In summary, in the present work we have demonstrated for the first time that honeybee cognitive ability can be enhanced by combining two different sorts of secondary compounds that occur in natural floral nectars. These two substances are well known to participate directly or indirectly in different mechanisms of action underlying associative learning processes in honeybees (Müller, 1996, 2000; Wright et al., 2013). Because of this unexpected finding, it is worth focusing on neurobiological approaches to obtain a better understanding of this combined effect on the mechanisms involved. The understanding of these processes might even have implications at the social scale, given the highly social nature of the honeybees (Müller, 1996). If we consider learning as the ability to focus on the connection between a series of events and to retain that information (Mackintosh, 1994), it would be expected that the processes that enhance this at the individual level will also facilitate learning mediated by social interactions with nestmates such as mouth-to-mouth food exchange or trophallaxis (Farina et al., 2005). Honeybees combine these social learning events with complex communication systems such as the waggle dance to obtain multicomponent information about resources (Grüter and Farina, 2009). Thus, fast information propagation related to profitable food sources promotes recruitment and increases the foraging force of the whole colony (Grüter and Farina, 2009). Within this framework, secondary compounds acting on individual appetitive responses would promote faster collective output, as demonstrated when caffeine presented in the diet increased behavioural responses at the individual and social level (Couvillon et al., 2015).
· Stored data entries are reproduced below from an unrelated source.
This is an optimization exercise on Yosys and OpenROAD, whose aim is small area and a short achievable clock period, not a production implementation. Function was checked by simulation only, so behaviour that the tests miss may differ from the original. Power figures rest on the tool's default switching activity, not on a simulated workload.

## run 1
// mem_resp
module mem_resp #(
  parameter int ADR_WIDTH   = 10,
  parameter int DAT_WIDTH   = 8,
  parameter int MEM_DEPTH   = 256,
  parameter int WAIT_STATES = 2
) (
  input  logic                 clk_i,
  input  logic                 rst_ni,
  input  logic                 req_i,
  input  logic                 we_i,
  input  logic [ADR_WIDTH-1:0] adr_i,
  input  logic [DAT_WIDTH-1:0] dat_i,
  output logic                 busy_o,
  output logic                 ack_o,
  output logic                 err_o,
  output logic [DAT_WIDTH-1:0] dat_o
);
  localparam int IDX_W = (MEM_DEPTH > 1) ? $clog2(MEM_DEPTH) : 1;
  localparam logic [63:0] DEPTH64 = MEM_DEPTH;
  function automatic logic out_of_range(input logic [ADR_WIDTH-1:0] a);
    out_of_range = ({{(64-ADR_WIDTH){1'b0}}, a} >= DEPTH64);
  endfunction
  if (ADR_WIDTH == 10 && DAT_WIDTH == 8 && MEM_DEPTH == 256 && WAIT_STATES == 2) begin : g_ring
    localparam int N  = 256;
    localparam int W  = 8;
    logic idle, s1, s2, s3;
    logic ld_w, ld_r;           
    logic         we_q, oor_q;
    always_ff @(posedge clk_i or negedge rst_ni) begin
      if (!rst_ni) begin
        idle   <= 1'b1;
        busy_o <= 1'b0;
        ack_o  <= 1'b0;
        err_o  <= 1'b0;
        s1     <= 1'b0;
        s2     <= 1'b0;
        s3     <= 1'b0;
        ld_w   <= 1'b0;
        ld_r   <= 1'b0;
      end else begin
        idle   <= (idle && !req_i) || ack_o;
        s1     <= idle && req_i;
        s2     <= s1;
        s3     <= s2;
        ld_w   <= s2 && we_q && !oor_q;
        ld_r   <= s2 && !we_q;
        ack_o  <= s3;
        err_o  <= s3 && oor_q;
        busy_o <= (idle && req_i) || s1 || s2 || s3;
      end
    end
    logic [7:0]   c;            
    logic [W-1:0] dat_q;
    logic [7:0]   rn, rn_nx;
    logic [31:0]  sa;           
    assign rn_nx = idle ? adr_i[7:0] + c : rn + 8'd1;
    always_ff @(posedge clk_i) begin
      c  <= c + 8'd1;
      rn <= rn_nx;
  ...
clock: 4.5 ns
lec_check: 0
abc_clock_period_in_ps: 2000
cap_margin: 20
core_margin: 2
core_utilization: 70
cts_buf_list: sky130_fd_sc_hd__clkbuf_8 sky130_fd_sc_hd__clkbuf_16
cts_cluster_diameter: 120
cts_cluster_size: 30
setup_slack_margin: 2.4
slew_margin: 20
standard.sh (not shown) runs the stock make flow with config.mk's settings and CLKGATE_MAP_FILE= SYNTH_SCRIPT=/design/flow/synth_recipe.tcl, a recipe that flattens the netlist after the stock synthesis.
==> flow/flow/run.sh <==
#!/bin/bash
# Own layout flow: the standard synthesis unchanged, then the standard
# ORFS layout with two resizer settings changed:
#  - ports are buffered with a plain buf_4 (instead of the delay cell
#    buffer_ports picks by default), so inputs and outputs are not slowed down;
#  - repair_timing may resize a cell to any footprint (MATCH_CELL_FOOTPRINT=0).
# Each step's full output goes to its own log file in this folder; ORFS's own
# per-stage logs are under orfs/logs/.
set -euo pipefail
bash standard.sh synth > synth.log 2>&1
bash standard.sh MATCH_CELL_FOOTPRINT=0 "CTS_ARGS=-sink_clustering_enable -repair_clock_nets -sink_clustering_size 30 -sink_clustering_max_diameter 120 -buf_list {sky130_fd_sc_hd__clkbuf_8 sky130_fd_sc_hd__clkbuf_16} -apply_ndr full" "BUFFER_PORTS_ARGS=-buffer_cell sky130_fd_sc_hd__buf_4" finish > layout.log 2>&1
Modified inputs, run 2 compared to run 1
--- a/flow/flow/run.sh
+++ b/flow/flow/run.sh
@@ -9,3 +9,3 @@
 set -euo pipefail
 bash standard.sh synth > synth.log 2>&1
-bash standard.sh MATCH_CELL_FOOTPRINT=0 "CTS_ARGS=-sink_clustering_enable -repair_clock_nets -sink_clustering_size 30 -sink_clustering_max_diameter 120 -buf_list {sky130_fd_sc_hd__clkbuf_8 sky130_fd_sc_hd__clkbuf_16} -apply_ndr full" "BUFFER_PORTS_ARGS=-buffer_cell sky130_fd_sc_hd__buf_4" finish > layout.log 2>&1
+bash standard.sh MATCH_CELL_FOOTPRINT=0 "BUFFER_PORTS_ARGS=-buffer_cell sky130_fd_sc_hd__buf_4" finish > layout.log 2>&1
--- a/flow/config.mk
+++ b/flow/config.mk
@@ -10,7 +10,7 @@
 export CORE_MARGIN = 2
 export CORE_UTILIZATION = 70
-export CTS_BUF_LIST = sky130_fd_sc_hd__clkbuf_8 sky130_fd_sc_hd__clkbuf_16
-export CTS_CLUSTER_DIAMETER = 120
-export CTS_CLUSTER_SIZE = 30
+export CTS_BUF_LIST = sky130_fd_sc_hd__clkbuf_16
+export CTS_CLUSTER_DIAMETER = 60
+export CTS_CLUSTER_SIZE = 20
 export SETUP_SLACK_MARGIN = 2.4
 export SLEW_MARGIN = 20
Notes after the runs:
Run 2 vs. run 1: buffer share of cell area held; number of nets in the final layout went up 46; number of ordinary and repair buffers in the finished layout went down about 1.7%.
Against run 1 as the reference, run 2 delivers a higher number of antenna violations at the first check in global routing.
Reported for run 1 and run 2, post-synthesis instance area turned out identical to the last digit.
Run 2 does worse than run 1 on total wire length after detailed routing.
Run 1 has a lower ratio of cells with drive above 1 in the final layout than run 2.
Per the comparison of run 2 with run 1, power shows an increase of 8.7%, final cell count now sits higher.
A launch point of the worst path of dat_o[5]$_DFFE_PN0P_ is what run 2 shows, while dat_o[0]$_DFFE_PN0P_ belongs to run 1.
Compared with run 1, in run 2 sequential cell area share lower, worst setup slack after layout lower.
> inputs changed (run 2 -> run 3)
--- a/flow/config.mk
+++ b/flow/config.mk
@@ -9,8 +9,8 @@
 export CAP_MARGIN = 20
 export CORE_MARGIN = 2
-export CORE_UTILIZATION = 70
-export CTS_BUF_LIST = sky130_fd_sc_hd__clkbuf_16
-export CTS_CLUSTER_DIAMETER = 60
-export CTS_CLUSTER_SIZE = 20
+export CORE_UTILIZATION = 55
+export CTS_BUF_LIST = sky130_fd_sc_hd__clkbuf_8 sky130_fd_sc_hd__clkbuf_16
+export CTS_CLUSTER_DIAMETER = 120
+export CTS_CLUSTER_SIZE = 30
 export SETUP_SLACK_MARGIN = 2.4
 export SLEW_MARGIN = 20
## What came out
- Global-route wire length before repair: run 3 vs run 2 up about 1.6%
- On width of the chip, the higher figure sits with run 3, not run 2.
- Source-to-sink clock delay at the later pin of the worst-skew pair: run 3 lower than run 2
- Row fraction of area in clock buffers and inverters: run 3 lower / run 2 higher
- Higher sum of net half-perimeters after detailed placement was reported by run 3, not run 2.
- Between run 2 and run 3, the met3 track demand over resource in global routing is lower for run 3.
- Run 3 vs run 2 on share of final layout cell area taken by non-clock buffers: run 3 is the higher one.
The inputs of run 4 differ from those of run 3 as listed below.
--- a/flow/config.mk
+++ b/flow/config.mk
@@ -13,4 +13,4 @@
 export CTS_CLUSTER_DIAMETER = 120
 export CTS_CLUSTER_SIZE = 30
-export SETUP_SLACK_MARGIN = 2.4
+export SETUP_SLACK_MARGIN = 2.6
 export SLEW_MARGIN = 20
Results
Relative to run 3, number of inverters outside the clock class in the layout has gone up in run 4. Compare run 4 and run 3 | met2 wire length lower: run 3. Changes observed in run 4 relative to run 3: final sequential cell count about even; first-pass GRT wire length about even; sequential cell area share fell 0.69 points. Relative to run 3, the proportion of power drawn by the clock network of run 4 is higher by 0.3 points. Run 4 reports a higher routed wire length than run 3 does. Fraction of the cycle the final worst path needs: run 4 < run 3. Delta (run 4 minus run 3): count of instances resized after the clock tree is built moved up, final area moved up.

## what the ideal ports hide
In the flow no input, the clock included, has a driving cell. The finished layouts below were timed again as built, in two steps. Step 1, drivers: a clkbuf_16 drives clk_i and a buf_2 each remaining input, both assumed. Step 2 moves the port delays by t, midway between the first and last clock arrival at a register: inputs arrive t later, outputs are due t later. That takes back most of the time a late clock gives input paths. a / b / c = no drivers / after step 1 / after step 2; a / b = the first two.
| run | t, ns | setup slack, ns | worst hold slack (ns) | clock arrival spread, ns |
|---|---|---|---|---|
| run 1 | 0.742 | 2.307 / 2.237 / 1.666 | 0.060 / 0.017 / 0.315 | 0.030 / 0.030 |
| run 2 | 0.800 | 2.257 / 2.187 / 1.688 | 0.317 / 0.304 / 0.317 | 0.027 / 0.027 |
| run 3 | 0.772 | 2.277 / 2.201 / 1.681 | 0.060 / 0.008 / 0.325 | 0.024 / 0.023 |
| run 4 | 0.778 | 2.293 / 2.213 / 1.665 | 0.034 / -0.021 / 0.312 | 0.042 / 0.042 |
After both steps setup and hold are still met in every run listed. For run 1, which loses most, drivers alone change the setup slack by -0.070 ns; drivers and shift together by -0.641 ns.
Finally, if we consider that social bees are involved in pollination of more than 70% of crops across the globe (Aizen and Harder, 2009), the present findings may have implications for pollination ecosystems. Recently, it has been demonstrated that the use of synthetic mimic odours of the floral crop learned inside the beehive is a suitable procedure to improve yield in commercial crops (Farina et al., 2020). If it were possible to complement this with these secondary compounds that act as memory enhancers, pollination efficiency might be improved further.

We thank the CONICET, University of Buenos Aires and ANPCYT for support. We are also indebted to the Editor, Ken Lukowiak, and the two referees for their valuable comments and suggestions on an early version of the manuscript.